Exercise
Your answer is the lines below, exactly, from the one that contains "layout by cell" through the one that contains "(Power assumes the", both included.

Records section start

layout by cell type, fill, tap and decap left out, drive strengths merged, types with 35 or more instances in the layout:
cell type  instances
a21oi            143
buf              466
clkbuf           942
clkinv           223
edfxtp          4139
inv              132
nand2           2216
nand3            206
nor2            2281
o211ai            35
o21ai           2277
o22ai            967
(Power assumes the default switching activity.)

Records section end
Records section start

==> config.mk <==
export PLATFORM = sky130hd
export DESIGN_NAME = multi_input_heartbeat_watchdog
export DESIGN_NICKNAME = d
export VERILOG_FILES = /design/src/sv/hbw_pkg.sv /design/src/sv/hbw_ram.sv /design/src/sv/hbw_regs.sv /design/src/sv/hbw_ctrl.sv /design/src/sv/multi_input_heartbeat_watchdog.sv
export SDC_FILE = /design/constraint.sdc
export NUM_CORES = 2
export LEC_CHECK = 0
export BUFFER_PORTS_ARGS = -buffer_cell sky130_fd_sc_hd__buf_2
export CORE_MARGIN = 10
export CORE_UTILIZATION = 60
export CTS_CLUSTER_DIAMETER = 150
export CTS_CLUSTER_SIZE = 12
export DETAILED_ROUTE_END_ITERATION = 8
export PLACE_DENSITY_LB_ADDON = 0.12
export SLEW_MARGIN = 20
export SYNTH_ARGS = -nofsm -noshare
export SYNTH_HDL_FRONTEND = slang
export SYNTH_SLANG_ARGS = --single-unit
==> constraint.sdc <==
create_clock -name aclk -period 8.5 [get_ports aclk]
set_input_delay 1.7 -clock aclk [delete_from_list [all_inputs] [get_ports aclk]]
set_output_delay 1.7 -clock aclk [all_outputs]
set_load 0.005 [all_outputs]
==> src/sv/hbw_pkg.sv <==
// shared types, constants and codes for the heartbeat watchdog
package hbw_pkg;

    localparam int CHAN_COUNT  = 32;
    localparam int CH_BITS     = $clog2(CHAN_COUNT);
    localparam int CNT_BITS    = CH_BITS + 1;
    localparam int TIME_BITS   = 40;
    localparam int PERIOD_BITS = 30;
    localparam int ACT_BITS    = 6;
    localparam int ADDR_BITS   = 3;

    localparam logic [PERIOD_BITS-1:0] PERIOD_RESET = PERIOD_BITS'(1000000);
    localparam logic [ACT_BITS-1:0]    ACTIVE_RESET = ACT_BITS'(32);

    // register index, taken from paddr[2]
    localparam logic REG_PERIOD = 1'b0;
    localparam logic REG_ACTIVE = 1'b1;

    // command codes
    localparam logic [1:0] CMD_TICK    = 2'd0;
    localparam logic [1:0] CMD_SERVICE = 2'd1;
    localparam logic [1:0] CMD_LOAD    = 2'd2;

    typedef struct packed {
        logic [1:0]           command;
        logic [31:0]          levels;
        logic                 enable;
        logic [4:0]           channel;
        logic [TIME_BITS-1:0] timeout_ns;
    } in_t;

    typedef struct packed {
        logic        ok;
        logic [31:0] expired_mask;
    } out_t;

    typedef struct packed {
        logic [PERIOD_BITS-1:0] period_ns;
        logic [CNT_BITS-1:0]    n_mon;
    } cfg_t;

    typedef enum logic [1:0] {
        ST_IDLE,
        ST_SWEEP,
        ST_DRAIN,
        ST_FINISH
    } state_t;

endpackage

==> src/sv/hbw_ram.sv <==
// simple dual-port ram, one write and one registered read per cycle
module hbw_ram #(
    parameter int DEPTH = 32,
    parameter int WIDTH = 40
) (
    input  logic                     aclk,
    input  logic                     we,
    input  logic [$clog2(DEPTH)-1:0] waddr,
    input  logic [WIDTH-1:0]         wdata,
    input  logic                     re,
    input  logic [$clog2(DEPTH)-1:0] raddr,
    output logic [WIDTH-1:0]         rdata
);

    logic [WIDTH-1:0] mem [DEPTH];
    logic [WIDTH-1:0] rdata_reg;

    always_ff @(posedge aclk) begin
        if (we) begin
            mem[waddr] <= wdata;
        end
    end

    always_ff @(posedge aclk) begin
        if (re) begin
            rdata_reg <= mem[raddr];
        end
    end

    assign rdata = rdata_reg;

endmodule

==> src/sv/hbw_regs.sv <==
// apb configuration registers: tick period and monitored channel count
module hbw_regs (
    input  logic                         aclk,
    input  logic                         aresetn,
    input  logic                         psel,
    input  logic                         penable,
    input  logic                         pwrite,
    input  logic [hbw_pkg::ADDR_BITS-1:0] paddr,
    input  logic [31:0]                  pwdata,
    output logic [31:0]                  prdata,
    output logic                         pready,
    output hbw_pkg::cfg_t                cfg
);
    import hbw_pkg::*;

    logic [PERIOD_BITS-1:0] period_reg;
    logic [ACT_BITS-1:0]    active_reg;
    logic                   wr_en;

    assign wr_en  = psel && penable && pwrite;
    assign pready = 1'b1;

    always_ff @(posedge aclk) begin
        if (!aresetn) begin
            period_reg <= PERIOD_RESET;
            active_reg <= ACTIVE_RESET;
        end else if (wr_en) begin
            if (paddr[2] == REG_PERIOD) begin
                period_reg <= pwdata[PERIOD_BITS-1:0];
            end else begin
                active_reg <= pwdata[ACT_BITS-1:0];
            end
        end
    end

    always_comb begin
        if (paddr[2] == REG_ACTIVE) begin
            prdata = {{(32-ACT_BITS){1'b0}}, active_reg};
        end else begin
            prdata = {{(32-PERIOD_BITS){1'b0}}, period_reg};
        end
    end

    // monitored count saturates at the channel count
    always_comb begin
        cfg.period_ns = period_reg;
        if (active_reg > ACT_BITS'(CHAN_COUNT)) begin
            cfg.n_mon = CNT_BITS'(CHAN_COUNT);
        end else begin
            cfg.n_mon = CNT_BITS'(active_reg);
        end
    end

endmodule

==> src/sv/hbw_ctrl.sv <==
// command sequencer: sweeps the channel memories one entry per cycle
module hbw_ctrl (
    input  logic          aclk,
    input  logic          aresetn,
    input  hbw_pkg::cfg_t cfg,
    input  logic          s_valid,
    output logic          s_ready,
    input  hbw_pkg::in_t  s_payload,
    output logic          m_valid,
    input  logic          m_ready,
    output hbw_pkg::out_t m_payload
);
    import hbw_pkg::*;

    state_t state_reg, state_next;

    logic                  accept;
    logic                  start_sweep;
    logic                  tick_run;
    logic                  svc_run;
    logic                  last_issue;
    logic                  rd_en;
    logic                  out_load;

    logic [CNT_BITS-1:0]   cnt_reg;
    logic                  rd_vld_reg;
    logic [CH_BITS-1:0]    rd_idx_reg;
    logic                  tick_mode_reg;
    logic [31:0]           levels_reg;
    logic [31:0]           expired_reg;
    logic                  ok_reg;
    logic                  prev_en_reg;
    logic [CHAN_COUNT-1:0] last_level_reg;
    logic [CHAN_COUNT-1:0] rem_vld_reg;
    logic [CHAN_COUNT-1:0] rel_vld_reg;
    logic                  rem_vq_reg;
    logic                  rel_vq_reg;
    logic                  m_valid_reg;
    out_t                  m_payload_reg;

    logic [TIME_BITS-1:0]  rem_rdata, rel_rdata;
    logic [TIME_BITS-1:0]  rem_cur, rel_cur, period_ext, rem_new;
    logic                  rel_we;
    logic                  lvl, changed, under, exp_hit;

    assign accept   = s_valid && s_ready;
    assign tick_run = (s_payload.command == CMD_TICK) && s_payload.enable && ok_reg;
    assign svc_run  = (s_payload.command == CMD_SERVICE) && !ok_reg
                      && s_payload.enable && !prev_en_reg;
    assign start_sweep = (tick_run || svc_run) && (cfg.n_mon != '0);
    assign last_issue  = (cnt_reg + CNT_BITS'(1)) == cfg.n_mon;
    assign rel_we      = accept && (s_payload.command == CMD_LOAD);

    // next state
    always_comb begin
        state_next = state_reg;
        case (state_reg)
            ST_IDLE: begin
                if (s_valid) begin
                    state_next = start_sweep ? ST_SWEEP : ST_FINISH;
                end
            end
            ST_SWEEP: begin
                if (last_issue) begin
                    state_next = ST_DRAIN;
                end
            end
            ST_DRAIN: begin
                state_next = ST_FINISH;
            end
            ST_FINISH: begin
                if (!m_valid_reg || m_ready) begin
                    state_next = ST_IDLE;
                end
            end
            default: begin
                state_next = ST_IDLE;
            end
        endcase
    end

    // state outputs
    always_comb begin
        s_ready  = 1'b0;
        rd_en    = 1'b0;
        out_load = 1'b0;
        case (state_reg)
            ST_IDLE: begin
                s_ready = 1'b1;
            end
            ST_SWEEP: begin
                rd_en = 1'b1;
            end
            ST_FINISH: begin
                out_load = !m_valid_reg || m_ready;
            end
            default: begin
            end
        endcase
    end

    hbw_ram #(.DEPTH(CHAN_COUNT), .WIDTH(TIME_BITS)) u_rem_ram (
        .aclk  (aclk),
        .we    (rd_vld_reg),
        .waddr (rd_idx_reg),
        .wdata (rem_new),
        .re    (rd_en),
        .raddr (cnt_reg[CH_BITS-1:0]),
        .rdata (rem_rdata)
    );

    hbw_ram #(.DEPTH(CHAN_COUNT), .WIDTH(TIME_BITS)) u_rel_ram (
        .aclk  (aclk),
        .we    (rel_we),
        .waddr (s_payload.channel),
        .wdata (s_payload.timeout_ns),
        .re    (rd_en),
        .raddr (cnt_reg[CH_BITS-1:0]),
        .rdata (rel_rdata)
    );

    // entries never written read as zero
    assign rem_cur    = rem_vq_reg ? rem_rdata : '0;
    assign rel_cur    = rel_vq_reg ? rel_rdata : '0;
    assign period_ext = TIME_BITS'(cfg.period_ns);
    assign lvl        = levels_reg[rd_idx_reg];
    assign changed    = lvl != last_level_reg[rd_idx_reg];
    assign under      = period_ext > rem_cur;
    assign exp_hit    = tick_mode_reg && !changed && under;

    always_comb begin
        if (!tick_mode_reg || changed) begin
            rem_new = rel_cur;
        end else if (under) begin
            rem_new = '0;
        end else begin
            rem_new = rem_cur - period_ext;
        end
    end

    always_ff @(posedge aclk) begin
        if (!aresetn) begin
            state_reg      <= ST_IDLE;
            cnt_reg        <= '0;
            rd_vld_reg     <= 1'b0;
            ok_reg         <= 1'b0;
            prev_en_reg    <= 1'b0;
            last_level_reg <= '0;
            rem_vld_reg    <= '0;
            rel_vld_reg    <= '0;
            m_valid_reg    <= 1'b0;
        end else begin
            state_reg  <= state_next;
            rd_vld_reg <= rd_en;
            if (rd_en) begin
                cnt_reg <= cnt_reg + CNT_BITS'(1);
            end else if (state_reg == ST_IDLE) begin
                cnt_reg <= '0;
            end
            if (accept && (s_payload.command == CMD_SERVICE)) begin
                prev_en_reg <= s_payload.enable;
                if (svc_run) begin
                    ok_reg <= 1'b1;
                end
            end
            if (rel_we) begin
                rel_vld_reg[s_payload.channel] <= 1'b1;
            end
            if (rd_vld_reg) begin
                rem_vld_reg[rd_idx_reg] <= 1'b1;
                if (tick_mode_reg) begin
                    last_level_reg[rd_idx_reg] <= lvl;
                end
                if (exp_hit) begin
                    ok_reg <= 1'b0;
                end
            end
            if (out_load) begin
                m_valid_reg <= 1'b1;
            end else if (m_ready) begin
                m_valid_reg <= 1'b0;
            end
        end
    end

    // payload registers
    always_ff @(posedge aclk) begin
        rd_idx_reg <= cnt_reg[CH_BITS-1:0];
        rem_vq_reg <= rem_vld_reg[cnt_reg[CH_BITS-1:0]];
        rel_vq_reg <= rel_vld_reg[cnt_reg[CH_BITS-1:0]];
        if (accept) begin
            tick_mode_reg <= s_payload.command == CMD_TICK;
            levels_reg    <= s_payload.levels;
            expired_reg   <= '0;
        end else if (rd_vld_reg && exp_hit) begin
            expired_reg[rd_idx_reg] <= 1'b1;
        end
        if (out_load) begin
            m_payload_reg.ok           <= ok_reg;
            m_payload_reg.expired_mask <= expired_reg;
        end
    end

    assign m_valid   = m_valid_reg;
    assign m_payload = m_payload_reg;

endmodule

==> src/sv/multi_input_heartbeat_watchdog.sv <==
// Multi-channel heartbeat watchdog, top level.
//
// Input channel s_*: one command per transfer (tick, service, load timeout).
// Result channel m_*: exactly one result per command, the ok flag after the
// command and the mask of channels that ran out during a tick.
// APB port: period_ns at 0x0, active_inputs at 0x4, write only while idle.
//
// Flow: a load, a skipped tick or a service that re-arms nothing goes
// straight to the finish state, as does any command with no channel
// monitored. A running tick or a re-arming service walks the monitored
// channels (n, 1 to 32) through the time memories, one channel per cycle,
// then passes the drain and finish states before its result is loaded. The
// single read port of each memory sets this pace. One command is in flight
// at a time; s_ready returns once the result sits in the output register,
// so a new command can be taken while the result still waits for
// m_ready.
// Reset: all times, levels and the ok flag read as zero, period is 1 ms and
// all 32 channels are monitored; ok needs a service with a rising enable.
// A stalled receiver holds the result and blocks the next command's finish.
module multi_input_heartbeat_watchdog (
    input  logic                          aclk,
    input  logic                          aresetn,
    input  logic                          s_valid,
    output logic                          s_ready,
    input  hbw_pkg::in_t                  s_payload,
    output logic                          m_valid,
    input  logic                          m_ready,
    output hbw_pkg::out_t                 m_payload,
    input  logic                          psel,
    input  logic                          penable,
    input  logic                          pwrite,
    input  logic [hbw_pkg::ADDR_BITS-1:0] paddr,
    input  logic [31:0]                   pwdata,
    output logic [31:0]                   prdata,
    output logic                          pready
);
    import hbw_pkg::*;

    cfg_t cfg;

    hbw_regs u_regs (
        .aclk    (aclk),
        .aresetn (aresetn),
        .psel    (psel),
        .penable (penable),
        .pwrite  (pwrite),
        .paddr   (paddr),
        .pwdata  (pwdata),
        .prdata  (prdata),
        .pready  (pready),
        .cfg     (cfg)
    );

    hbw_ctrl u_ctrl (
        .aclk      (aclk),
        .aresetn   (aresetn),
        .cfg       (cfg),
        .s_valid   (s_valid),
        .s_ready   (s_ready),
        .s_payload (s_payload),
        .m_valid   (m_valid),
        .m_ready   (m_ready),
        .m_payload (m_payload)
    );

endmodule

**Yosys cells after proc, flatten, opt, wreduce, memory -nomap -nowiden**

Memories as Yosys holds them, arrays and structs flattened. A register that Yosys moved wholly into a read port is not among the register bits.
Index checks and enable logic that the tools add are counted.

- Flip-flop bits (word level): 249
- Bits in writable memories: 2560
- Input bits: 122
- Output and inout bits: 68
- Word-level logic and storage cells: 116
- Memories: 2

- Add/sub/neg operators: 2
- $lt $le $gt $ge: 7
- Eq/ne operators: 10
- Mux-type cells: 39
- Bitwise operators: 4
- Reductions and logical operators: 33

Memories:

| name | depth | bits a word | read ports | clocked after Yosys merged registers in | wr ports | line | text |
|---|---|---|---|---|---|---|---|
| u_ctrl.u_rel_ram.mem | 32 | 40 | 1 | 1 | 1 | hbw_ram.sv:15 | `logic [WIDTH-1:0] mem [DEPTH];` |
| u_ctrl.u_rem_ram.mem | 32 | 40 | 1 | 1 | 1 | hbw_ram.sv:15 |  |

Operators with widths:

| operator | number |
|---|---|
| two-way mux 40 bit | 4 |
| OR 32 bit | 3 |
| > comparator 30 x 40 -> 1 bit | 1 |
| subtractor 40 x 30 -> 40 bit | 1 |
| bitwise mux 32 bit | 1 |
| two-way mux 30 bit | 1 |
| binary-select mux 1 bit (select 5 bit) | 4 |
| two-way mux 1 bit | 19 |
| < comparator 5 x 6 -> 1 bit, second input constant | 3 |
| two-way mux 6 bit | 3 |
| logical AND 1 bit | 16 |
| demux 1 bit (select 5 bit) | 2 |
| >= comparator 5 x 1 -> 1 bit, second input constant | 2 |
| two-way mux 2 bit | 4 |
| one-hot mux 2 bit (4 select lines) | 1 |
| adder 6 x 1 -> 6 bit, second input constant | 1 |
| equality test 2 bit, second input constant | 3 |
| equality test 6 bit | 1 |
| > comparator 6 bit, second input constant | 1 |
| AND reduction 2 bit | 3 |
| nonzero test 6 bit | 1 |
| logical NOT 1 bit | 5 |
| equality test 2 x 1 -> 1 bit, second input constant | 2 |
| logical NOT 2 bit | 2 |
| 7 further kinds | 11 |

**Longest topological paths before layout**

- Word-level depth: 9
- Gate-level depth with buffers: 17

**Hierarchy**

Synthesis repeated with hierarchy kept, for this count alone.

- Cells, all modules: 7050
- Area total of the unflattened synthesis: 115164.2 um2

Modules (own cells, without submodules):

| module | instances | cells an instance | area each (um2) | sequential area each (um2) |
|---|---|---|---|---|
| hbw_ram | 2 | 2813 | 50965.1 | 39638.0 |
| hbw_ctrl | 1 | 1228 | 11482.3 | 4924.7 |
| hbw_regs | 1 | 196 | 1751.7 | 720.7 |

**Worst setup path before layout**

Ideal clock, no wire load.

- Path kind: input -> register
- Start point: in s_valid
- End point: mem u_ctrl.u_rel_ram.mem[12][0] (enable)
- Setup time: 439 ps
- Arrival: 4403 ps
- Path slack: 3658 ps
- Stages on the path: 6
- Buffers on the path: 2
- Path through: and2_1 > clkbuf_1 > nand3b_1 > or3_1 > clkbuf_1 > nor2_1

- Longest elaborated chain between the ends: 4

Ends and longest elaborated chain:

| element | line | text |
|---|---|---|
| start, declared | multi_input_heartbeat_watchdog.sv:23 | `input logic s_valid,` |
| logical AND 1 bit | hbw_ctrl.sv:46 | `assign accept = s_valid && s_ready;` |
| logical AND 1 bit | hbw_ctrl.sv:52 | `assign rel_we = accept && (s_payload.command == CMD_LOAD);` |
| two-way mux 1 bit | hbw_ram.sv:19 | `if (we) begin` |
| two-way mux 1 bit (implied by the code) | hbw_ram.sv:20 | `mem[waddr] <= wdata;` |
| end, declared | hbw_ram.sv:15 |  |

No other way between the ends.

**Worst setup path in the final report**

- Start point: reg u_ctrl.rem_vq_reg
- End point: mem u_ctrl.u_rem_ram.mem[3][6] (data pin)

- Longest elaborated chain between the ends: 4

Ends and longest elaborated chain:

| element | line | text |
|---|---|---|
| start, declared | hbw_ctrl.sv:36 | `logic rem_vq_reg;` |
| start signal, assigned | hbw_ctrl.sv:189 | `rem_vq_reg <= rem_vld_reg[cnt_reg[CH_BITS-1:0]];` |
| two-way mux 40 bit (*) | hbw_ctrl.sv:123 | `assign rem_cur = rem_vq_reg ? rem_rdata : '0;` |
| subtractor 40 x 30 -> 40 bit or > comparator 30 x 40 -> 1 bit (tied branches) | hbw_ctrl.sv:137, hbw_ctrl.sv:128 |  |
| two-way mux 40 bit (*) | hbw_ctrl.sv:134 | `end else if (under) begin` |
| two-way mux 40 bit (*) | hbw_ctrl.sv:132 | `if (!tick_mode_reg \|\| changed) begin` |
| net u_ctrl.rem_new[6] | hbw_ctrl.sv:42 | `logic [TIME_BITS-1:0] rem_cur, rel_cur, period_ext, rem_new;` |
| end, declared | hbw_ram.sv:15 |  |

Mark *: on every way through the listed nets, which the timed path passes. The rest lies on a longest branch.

Records section end

Your solution
layout by cell type, fill, tap and decap left out, drive strengths merged, types with 35 or more instances in the layout:
cell type  instances
a21oi            143
buf              466
clkbuf           942
clkinv           223
edfxtp          4139
inv              132
nand2           2216
nand3            206
nor2            2281
o211ai            35
o21ai           2277
o22ai            967
(Power assumes the default switching activity.)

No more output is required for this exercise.